Data ::
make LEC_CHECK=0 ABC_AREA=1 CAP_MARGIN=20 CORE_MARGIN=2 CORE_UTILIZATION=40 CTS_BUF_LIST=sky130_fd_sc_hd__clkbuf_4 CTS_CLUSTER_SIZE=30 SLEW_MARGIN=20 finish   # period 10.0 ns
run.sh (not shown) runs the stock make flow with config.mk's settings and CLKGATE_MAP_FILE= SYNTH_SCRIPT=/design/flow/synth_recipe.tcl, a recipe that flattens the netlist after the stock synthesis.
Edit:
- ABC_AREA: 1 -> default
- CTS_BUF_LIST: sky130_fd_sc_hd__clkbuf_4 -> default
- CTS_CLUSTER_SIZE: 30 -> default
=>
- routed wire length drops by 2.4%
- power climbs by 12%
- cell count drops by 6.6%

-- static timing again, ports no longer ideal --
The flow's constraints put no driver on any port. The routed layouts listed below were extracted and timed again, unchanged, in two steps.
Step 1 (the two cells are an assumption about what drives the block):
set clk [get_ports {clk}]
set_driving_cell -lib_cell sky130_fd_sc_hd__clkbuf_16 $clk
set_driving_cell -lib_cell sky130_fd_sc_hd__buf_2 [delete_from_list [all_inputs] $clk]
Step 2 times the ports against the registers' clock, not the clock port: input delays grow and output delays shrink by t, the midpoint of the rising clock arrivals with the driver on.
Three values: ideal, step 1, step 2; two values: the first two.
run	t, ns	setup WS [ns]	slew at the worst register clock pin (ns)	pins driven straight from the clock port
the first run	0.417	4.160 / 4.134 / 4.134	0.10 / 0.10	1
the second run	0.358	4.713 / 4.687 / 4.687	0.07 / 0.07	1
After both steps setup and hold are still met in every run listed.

Assignment ::
Output the data exactly, from the first line through the line that holds "-- static timing", so that no later line appears.

Answer box ::
make LEC_CHECK=0 ABC_AREA=1 CAP_MARGIN=20 CORE_MARGIN=2 CORE_UTILIZATION=40 CTS_BUF_LIST=sky130_fd_sc_hd__clkbuf_4 CTS_CLUSTER_SIZE=30 SLEW_MARGIN=20 finish   # period 10.0 ns
run.sh (not shown) runs the stock make flow with config.mk's settings and CLKGATE_MAP_FILE= SYNTH_SCRIPT=/design/flow/synth_recipe.tcl, a recipe that flattens the netlist after the stock synthesis.
Edit:
- ABC_AREA: 1 -> default
- CTS_BUF_LIST: sky130_fd_sc_hd__clkbuf_4 -> default
- CTS_CLUSTER_SIZE: 30 -> default
=>
- routed wire length drops by 2.4%
- power climbs by 12%
- cell count drops by 6.6%

-- static timing again, ports no longer ideal --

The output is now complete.